SUMMARY : Clarifies that a person's ownership interest in a
multi-party account is based on that person's net contribution
to the account and makes corresponding changes relating to
rights of survivorship with respect to withdrawn funds.
Specifically, this bill :
1)Provides that, during the lifetime of all parties, a
multi-party account belongs to the parties in proportion to
the net contributions of each, unless there is clear and
convincing evidence of a different intent.

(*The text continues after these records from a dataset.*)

This design comes from an exercise in tuning for small area and a short achievable clock period on the open sky130 flow, not from production work.
RTL that was checked went through simulation tests only; none was proved equivalent to the original.
Power figures rest on the tool's default switching activity, not on a simulated workload.

==> inputs of job 6213 <==
==> flow/design.v <==
`timescale 1ns/1ps
package mips_pkg;
	typedef logic [31:0] word_t;
	typedef logic [4:0]  reg_addr_t;
	typedef logic [5:0]  opcode_t;
	typedef logic [5:0]  funct_t;
	typedef logic [1:0]  alu_op_t;
	typedef logic [3:0]  alu_ctrl_t;
	localparam opcode_t OP_RTYPE = 6'h00;
	localparam opcode_t OP_BEQ   = 6'h04;
	localparam opcode_t OP_ADDI  = 6'h08;
	localparam opcode_t OP_LW    = 6'h23;
	localparam opcode_t OP_SW    = 6'h2b;
	localparam funct_t FUNCT_SLL = 6'h00;
	localparam funct_t FUNCT_SRL = 6'h02;
	localparam funct_t FUNCT_ADD = 6'h20;
	localparam funct_t FUNCT_SUB = 6'h22;
	localparam funct_t FUNCT_AND = 6'h24;
	localparam funct_t FUNCT_OR  = 6'h25;
	localparam funct_t FUNCT_SLT = 6'h2a;
	localparam alu_op_t ALUOP_ADD   = 2'b00;
	localparam alu_op_t ALUOP_SUB   = 2'b01;
	localparam alu_op_t ALUOP_FUNCT = 2'b10;
	localparam alu_ctrl_t ALU_AND = 4'b0000;
	localparam alu_ctrl_t ALU_OR  = 4'b0001;
	localparam alu_ctrl_t ALU_ADD = 4'b0010;
	localparam alu_ctrl_t ALU_SUB = 4'b0110;
	localparam alu_ctrl_t ALU_SLT = 4'b0111;
	localparam alu_ctrl_t ALU_SLL = 4'b1000;
	localparam alu_ctrl_t ALU_SRL = 4'b1001;
endpackage
`timescale 1ns/1ps
module mips_id_ex #(
	parameter int P_RF_DEPTH = 32
) (
	input  logic                i_clk,
	input  logic                i_reset,
	input  logic                i_instr_valid,
	input  mips_pkg::word_t     i_instr,
	input  mips_pkg::word_t     i_next_pc,
	input  logic                i_wb_en,
	input  mips_pkg::reg_addr_t i_wb_addr,
	input  mips_pkg::word_t     i_wb_data,
	output logic                o_ex_valid,
	output logic                o_branch,
	output logic                o_memread,
	output logic                o_memwrite,
	output logic                o_memtoreg,
	output logic                o_regwrite,
	output mips_pkg::word_t     o_branch_target,
	output logic                o_zero,
	output mips_pkg::word_t     o_alu_result,
	output mips_pkg::word_t     o_store_data,
	output mips_pkg::reg_addr_t o_dest_addr
);
	logic [31:1][31:0] regs;
	logic [31:1]       wsel;
	logic [31:0]       wdata;
	logic              wr_ok;
	assign wr_ok = i_wb_en && (i_wb_addr != 5'd0);
	assign wdata = i_reset ? 32'd0 : i_wb_data;
	always_comb
	begin
		for (int i = 1; i < 32; i++)
			wsel[i] = i_reset | (i_wb_en & (i_wb_addr == 5'(i)));
	end
	always_ff @(posedge i_clk)
	begin
		for (int i = 1; i < 32; i++)
			if (wsel[i])
				regs[i] <= wdata;
	end
	logic [5:0]  opcode;
	logic [5:0]  funct;
	logic [4:0]  addr_rs;
	logic [4:0]  addr_rt;
	logic [4:0]  addr_rd;
	logic        is_r, is_addi, is_lw, is_sw, is_beq;
	logic        f_sub, f_and, f_or, f_slt, f_sll, f_srl;
	logic        v;
	assign opcode  = i_instr[31:26];
	assign funct   = i_instr[5:0];
	assign addr_rs = i_instr[25:21];
	assign addr_rt = i_instr[20:16];
	assign addr_rd = i_instr[15:11];
	assign is_r    = (opcode == 6'h00);
	assign is_addi = (opcode == 6'h08);
	assign is_lw   = (opcode == 6'h23);
	assign is_sw   = (opcode == 6'h2b);
	assign is_beq  = (opcode == 6'h04);
	assign f_sub = (funct == 6'h22);
	assign f_and = (funct == 6'h24);
	assign f_or  = (funct == 6'h25);
	assign f_slt = (funct == 6'h2a);
	assign f_sll = (funct == 6'h00);
	assign f_srl = (funct == 6'h02);
	assign v = i_instr_valid & ~i_reset;
	logic [31:0] rs_raw, rt_raw, rs_data, rt_data;
	always_comb
	begin
		rs_raw = 32'd0;
		rt_raw = 32'd0;
		for (int i = 1; i < 32; i++)
		begin
			rs_raw = rs_raw | ({32{addr_rs == 5'(i)}} & regs[i]);
			rt_raw = rt_raw | ({32{addr_rt == 5'(i)}} & regs[i]);
		end
	end
	assign rs_data = (wr_ok && (i_wb_addr == addr_rs)) ? i_wb_data : rs_raw;
	assign rt_data = (wr_ok && (i_wb_addr == addr_rt)) ? i_wb_data : rt_raw;
	logic        alusrc, sub;
	logic [31:0] sext, bx;
	assign alusrc = is_addi | is_lw | is_sw;
	assign sub    = is_beq | (is_r & (f_sub | f_slt));
	assign sext   = {{16{i_instr[15]}}, i_instr[15:0]};
	assign bx     = (alusrc ? sext : rt_data) ^ {32{sub}};
	logic        id_valid, id_branch, id_memread, id_memwrite, id_regwrite;
	logic        id_sub, id_sum, id_and, id_or, id_slt, id_sll, id_srl;
	logic [31:0] id_rs, id_bx, id_rt, id_target;
	logic [4:0]  id_shamt;
	logic [4:0]  id_dest;
	always_ff @(posedge i_clk)
	begin
		id_valid    <= v;
		id_branch   <= v & is_beq;
		id_memread  <= v & is_lw;
		id_memwrite <= v & is_sw;
		id_regwrite <= v & (is_r | is_addi | is_lw);
	end
	always_ff @(posedge i_clk)
	begin
		id_sub    <= sub;
		id_and    <= is_r & f_and;
		id_or     <= is_r & f_or;
		id_slt    <= is_r & f_slt;
		id_sll    <= is_r & f_sll;
		id_srl    <= is_r & f_srl;
		id_sum    <= ~(is_r & (f_and | f_or | f_slt | f_sll | f_srl));
		id_rs     <= rs_data;
		id_bx     <= bx;
		id_rt     <= rt_data;
		id_shamt  <= i_instr[10:6];
		id_target <= i_next_pc + {sext[29:0], 2'b00};
		id_dest   <= is_r ? addr_rd : addr_rt;
	end
	logic [31:0] sum, shl, shr, res;
	logic [32:0] sum33;
	logic        slt, z_sum, z_and, z_or, z_shl, z_shr, zero;
	logic [31:0] k;
	assign sum33 = {id_rs, 1'b1} + {id_bx, id_sub};
	assign sum   = sum33[32:1];
	assign slt   = (id_rs[31] == id_bx[31]) ? id_rs[31] : sum[31];
	assign shl   = id_bx << id_shamt;
	assign shr   = id_bx >> id_shamt;
	assign res = ({32{id_sum}} & sum)
	           | ({32{id_and}} & (id_rs & id_bx))
	           | ({32{id_or}}  & (id_rs | id_bx))
	           | ({32{id_slt}} & {31'd0, slt})
	           | ({32{id_sll}} & shl)
	           | ({32{id_srl}} & shr);
	assign k     = {id_rs[30:0] | id_bx[30:0], id_sub};
	assign z_sum = ((id_rs ^ id_bx) == k);
	assign z_and = ((id_rs & id_bx) == 32'd0);
	assign z_or  = ((id_rs | id_bx) == 32'd0);
	assign z_shl = (shl == 32'd0);
	assign z_shr = (shr == 32'd0);
	assign zero = (id_sum & z_sum) | (id_and & z_and) | (id_or & z_or)
	            | (id_slt & ~slt) | (id_sll & z_shl) | (id_srl & z_shr);
	always_ff @(posedge i_clk)
	begin
		o_ex_valid <= id_valid & ~i_reset;
		o_branch   <= id_branch & ~i_reset;
		o_memread  <= id_memread & ~i_reset;
		o_memwrite <= id_memwrite & ~i_reset;
		o_memtoreg <= id_memread & ~i_reset;
		o_regwrite <= id_regwrite & ~i_reset;
	end
	always_ff @(posedge i_clk)
	begin
		o_branch_target <= id_target;
		o_zero          <= zero;
		o_alu_result    <= res;
		o_store_data    <= id_rt;
		o_dest_addr     <= id_dest;
	end
endmodule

2)Provides that if a party makes an excess withdrawal from an
account, the other parties to the account shall have an
ownership interest in the excess withdrawal in proportion to
the net contributions of each to the amount on deposit in the
account immediately following the excess withdrawal, unless
there is clear and convincing evidence of a contrary agreement
between the parties.
3)Provides that only a living party, or a conservator, guardian,
or agent acting on behalf of a living party, shall be
permitted to make a claim to recover the living party's
ownership interest in an excess withdrawal, as specified.
Specifies that a court may, at its discretion, and in the
interest of justice, reduce any recovery to reflect funds
withdrawn and applied for the benefit of the claiming party.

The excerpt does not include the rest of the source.